Problem to work on
Consider the listing below. Extract exactly the lines from the line containing "set_load 0.01 [all_outputs]" to the line containing "The baseline completed", both included.
Top of Records provided
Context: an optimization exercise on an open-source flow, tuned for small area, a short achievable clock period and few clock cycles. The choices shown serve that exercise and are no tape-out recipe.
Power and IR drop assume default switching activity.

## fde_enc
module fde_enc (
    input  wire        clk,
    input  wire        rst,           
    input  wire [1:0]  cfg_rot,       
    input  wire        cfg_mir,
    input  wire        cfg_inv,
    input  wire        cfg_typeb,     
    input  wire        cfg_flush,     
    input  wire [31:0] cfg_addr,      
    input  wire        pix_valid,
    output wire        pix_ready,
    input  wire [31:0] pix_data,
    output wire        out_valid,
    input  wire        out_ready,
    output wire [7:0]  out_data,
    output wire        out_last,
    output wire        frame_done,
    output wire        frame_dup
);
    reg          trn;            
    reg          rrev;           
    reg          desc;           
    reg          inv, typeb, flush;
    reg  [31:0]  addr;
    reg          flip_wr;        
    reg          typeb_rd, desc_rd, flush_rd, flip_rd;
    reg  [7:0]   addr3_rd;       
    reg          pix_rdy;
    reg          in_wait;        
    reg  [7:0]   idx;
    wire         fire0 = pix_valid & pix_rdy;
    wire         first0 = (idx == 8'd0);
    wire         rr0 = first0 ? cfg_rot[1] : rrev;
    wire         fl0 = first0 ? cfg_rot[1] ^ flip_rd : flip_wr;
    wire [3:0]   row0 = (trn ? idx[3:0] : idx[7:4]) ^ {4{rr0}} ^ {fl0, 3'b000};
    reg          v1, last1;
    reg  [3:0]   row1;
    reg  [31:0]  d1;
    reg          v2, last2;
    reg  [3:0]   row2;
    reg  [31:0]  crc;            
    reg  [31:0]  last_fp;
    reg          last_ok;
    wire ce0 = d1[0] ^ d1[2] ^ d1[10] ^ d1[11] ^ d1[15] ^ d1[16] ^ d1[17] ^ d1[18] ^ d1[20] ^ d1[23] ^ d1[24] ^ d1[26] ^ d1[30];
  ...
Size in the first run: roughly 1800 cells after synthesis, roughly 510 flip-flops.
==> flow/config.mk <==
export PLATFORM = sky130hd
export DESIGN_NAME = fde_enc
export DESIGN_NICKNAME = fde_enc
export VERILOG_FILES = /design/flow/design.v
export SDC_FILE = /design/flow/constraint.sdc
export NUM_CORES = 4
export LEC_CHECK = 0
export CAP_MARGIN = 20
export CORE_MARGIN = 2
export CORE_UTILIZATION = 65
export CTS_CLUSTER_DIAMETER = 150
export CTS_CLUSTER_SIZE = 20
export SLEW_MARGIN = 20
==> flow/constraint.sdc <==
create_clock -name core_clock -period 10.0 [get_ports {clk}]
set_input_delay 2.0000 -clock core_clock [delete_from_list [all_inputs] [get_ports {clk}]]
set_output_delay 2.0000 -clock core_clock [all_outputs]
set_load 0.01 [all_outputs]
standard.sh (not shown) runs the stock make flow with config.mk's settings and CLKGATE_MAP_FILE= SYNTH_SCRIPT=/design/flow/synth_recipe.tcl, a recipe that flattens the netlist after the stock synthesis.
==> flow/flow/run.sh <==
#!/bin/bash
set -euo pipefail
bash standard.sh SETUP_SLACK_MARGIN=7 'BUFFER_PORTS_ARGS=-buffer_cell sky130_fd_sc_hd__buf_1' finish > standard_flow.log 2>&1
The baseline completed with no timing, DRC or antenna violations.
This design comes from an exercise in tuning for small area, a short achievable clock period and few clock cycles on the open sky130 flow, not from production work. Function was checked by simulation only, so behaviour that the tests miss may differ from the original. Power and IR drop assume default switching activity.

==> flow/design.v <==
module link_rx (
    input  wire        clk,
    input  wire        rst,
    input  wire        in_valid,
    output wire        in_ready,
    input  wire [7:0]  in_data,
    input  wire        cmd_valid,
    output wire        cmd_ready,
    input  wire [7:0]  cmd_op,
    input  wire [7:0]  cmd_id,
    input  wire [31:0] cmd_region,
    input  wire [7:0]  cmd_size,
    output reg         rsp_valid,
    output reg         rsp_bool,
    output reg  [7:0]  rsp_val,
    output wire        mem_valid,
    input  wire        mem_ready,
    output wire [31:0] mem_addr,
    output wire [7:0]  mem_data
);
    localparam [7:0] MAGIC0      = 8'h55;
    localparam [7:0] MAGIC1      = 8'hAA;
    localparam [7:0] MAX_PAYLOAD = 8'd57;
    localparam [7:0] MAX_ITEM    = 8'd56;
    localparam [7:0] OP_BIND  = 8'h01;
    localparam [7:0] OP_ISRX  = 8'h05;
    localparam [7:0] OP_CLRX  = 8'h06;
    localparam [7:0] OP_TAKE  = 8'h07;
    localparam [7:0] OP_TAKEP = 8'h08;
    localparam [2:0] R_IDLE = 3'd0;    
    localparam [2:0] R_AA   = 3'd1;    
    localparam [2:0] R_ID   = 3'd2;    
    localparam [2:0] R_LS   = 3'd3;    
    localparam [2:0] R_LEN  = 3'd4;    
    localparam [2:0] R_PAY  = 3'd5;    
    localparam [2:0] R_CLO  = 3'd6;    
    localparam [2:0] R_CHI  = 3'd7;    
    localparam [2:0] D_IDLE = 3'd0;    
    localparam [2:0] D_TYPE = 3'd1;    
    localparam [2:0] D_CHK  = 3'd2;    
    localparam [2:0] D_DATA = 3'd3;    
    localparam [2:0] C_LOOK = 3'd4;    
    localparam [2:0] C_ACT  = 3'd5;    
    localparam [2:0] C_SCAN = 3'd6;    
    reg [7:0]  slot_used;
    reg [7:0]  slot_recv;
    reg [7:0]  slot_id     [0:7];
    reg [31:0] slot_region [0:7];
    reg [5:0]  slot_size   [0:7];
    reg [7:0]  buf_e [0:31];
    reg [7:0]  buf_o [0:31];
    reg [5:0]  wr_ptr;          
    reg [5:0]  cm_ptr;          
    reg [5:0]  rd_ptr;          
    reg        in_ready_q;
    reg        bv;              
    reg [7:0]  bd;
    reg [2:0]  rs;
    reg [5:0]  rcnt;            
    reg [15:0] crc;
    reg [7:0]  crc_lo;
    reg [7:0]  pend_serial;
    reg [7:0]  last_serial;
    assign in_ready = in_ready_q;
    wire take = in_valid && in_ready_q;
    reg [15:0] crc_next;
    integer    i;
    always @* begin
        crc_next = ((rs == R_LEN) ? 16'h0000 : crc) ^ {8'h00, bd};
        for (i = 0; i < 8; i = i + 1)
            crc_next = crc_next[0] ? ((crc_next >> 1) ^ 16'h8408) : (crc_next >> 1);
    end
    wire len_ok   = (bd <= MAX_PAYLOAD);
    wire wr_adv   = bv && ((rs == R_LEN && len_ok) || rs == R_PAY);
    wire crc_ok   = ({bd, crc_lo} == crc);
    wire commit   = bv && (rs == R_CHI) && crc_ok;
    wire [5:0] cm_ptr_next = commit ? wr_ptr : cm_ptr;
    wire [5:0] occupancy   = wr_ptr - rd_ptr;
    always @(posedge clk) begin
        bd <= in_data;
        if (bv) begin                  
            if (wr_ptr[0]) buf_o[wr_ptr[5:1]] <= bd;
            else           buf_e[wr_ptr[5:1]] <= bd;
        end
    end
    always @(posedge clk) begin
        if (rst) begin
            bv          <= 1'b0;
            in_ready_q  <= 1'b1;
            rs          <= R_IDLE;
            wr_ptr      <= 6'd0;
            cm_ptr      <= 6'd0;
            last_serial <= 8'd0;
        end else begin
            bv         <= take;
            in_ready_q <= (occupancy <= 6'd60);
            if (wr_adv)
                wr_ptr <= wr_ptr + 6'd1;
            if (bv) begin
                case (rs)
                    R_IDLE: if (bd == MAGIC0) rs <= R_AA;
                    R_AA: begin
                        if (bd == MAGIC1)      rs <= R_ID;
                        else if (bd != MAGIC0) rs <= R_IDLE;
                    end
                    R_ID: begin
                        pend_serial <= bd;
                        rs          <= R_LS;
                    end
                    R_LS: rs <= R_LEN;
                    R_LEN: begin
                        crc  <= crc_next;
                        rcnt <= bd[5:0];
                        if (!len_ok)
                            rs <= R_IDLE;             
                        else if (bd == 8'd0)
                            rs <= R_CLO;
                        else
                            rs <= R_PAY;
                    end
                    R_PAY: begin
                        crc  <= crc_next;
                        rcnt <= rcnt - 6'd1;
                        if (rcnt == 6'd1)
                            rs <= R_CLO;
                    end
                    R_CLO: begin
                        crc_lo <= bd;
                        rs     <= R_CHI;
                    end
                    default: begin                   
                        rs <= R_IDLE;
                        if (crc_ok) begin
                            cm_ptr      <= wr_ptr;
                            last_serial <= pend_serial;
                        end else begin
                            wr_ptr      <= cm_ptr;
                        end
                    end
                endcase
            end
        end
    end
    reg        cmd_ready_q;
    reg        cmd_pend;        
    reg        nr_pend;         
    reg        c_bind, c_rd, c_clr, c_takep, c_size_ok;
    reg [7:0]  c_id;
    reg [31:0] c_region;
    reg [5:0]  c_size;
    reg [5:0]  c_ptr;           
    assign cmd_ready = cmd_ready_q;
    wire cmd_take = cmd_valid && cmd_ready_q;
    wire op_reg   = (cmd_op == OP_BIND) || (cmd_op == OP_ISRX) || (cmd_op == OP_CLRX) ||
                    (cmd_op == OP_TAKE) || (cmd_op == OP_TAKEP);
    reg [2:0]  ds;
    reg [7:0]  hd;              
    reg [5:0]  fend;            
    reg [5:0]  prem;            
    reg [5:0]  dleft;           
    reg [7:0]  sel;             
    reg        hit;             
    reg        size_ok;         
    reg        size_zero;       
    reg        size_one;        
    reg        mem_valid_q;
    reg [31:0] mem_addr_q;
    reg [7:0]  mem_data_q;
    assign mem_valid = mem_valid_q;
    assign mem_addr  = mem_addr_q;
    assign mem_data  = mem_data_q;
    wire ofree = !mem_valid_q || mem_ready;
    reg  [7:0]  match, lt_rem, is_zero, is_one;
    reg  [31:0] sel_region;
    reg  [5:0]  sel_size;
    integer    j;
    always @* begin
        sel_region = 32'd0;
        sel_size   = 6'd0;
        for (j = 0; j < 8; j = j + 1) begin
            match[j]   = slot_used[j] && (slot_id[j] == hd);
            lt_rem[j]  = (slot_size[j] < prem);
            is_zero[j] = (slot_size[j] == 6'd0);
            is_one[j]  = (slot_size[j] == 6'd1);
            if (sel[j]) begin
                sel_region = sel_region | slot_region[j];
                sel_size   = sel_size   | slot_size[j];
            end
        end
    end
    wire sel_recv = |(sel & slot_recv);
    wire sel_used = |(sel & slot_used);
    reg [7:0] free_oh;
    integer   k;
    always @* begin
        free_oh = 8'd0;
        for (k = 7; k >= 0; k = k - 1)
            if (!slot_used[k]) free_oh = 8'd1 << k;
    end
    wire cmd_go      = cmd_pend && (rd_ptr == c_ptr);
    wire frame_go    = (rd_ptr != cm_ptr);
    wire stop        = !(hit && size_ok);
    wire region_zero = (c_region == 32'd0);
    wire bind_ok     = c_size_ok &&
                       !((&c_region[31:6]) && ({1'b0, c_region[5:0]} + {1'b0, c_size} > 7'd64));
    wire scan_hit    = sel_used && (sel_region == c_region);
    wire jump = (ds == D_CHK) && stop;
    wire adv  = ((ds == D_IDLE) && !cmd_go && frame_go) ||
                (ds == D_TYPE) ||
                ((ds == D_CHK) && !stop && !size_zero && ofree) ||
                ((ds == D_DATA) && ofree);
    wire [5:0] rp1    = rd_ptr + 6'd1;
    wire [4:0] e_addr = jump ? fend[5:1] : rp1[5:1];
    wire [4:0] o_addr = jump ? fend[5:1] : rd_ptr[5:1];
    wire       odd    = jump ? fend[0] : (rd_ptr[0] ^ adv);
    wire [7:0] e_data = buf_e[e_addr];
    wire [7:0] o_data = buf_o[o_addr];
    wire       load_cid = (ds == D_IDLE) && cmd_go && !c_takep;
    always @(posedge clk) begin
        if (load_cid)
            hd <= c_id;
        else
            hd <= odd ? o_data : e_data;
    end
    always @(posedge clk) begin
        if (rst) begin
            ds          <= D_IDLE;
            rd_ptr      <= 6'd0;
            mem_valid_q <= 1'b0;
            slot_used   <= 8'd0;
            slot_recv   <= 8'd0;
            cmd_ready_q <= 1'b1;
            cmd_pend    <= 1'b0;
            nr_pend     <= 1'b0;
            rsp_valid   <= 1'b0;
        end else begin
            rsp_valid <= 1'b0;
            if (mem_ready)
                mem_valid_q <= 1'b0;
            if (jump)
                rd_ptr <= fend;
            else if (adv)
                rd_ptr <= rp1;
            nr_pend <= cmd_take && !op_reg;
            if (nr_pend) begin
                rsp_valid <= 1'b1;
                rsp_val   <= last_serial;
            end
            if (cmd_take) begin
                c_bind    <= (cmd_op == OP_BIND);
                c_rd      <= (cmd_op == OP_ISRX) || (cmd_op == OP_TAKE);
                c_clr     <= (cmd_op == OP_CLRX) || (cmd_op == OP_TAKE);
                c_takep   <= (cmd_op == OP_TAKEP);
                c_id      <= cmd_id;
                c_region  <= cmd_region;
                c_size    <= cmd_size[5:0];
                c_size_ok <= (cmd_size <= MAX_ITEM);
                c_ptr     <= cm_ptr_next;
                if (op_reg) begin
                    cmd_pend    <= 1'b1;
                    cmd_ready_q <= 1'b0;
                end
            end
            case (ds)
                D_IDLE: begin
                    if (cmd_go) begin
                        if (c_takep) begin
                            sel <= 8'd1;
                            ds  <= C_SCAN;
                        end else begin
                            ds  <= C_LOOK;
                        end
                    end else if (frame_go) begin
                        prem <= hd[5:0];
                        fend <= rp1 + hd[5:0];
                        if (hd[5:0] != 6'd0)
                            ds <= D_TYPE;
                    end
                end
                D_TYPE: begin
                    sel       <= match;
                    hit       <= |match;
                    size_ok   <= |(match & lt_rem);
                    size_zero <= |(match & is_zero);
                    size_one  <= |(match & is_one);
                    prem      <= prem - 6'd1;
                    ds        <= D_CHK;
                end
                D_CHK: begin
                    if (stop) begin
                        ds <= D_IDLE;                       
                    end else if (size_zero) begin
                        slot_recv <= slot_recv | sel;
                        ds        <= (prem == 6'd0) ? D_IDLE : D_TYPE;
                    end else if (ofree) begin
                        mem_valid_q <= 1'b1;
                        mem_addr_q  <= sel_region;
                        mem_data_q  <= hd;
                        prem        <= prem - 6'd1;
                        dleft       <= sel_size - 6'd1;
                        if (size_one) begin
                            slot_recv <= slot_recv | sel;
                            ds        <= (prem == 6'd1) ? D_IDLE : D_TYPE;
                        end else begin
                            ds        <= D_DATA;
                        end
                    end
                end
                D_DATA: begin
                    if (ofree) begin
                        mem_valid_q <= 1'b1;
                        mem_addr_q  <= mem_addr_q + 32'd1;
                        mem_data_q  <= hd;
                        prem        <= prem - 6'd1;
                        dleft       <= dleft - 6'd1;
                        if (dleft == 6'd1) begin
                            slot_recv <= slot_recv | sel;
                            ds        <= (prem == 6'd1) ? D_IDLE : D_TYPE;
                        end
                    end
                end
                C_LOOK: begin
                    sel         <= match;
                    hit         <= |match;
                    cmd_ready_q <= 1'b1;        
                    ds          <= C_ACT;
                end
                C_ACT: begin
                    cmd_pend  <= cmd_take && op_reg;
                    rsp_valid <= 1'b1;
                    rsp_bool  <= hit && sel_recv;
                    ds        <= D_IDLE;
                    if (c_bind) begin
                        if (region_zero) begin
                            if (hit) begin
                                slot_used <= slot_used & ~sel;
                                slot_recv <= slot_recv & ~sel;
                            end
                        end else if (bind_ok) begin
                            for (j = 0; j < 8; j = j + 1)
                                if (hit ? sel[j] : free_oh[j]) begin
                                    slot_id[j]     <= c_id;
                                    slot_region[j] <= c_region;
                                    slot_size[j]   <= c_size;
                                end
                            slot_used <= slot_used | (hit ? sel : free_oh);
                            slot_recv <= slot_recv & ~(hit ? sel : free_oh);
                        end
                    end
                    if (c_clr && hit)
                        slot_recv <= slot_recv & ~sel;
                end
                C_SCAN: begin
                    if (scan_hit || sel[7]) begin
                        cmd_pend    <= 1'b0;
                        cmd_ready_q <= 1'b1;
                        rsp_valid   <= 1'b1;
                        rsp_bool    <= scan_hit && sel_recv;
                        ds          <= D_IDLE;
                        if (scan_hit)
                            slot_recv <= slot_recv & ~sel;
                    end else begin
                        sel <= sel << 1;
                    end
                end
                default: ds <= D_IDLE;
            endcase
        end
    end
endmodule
Bottom of Records provided
Exercise output
set_load 0.01 [all_outputs]
standard.sh (not shown) runs the stock make flow with config.mk's settings and CLKGATE_MAP_FILE= SYNTH_SCRIPT=/design/flow/synth_recipe.tcl, a recipe that flattens the netlist after the stock synthesis.
==> flow/flow/run.sh <==
#!/bin/bash
set -euo pipefail
bash standard.sh SETUP_SLACK_MARGIN=7 'BUFFER_PORTS_ARGS=-buffer_cell sky130_fd_sc_hd__buf_1' finish > standard_flow.log 2>&1
The baseline completed with no timing, DRC or antenna violations.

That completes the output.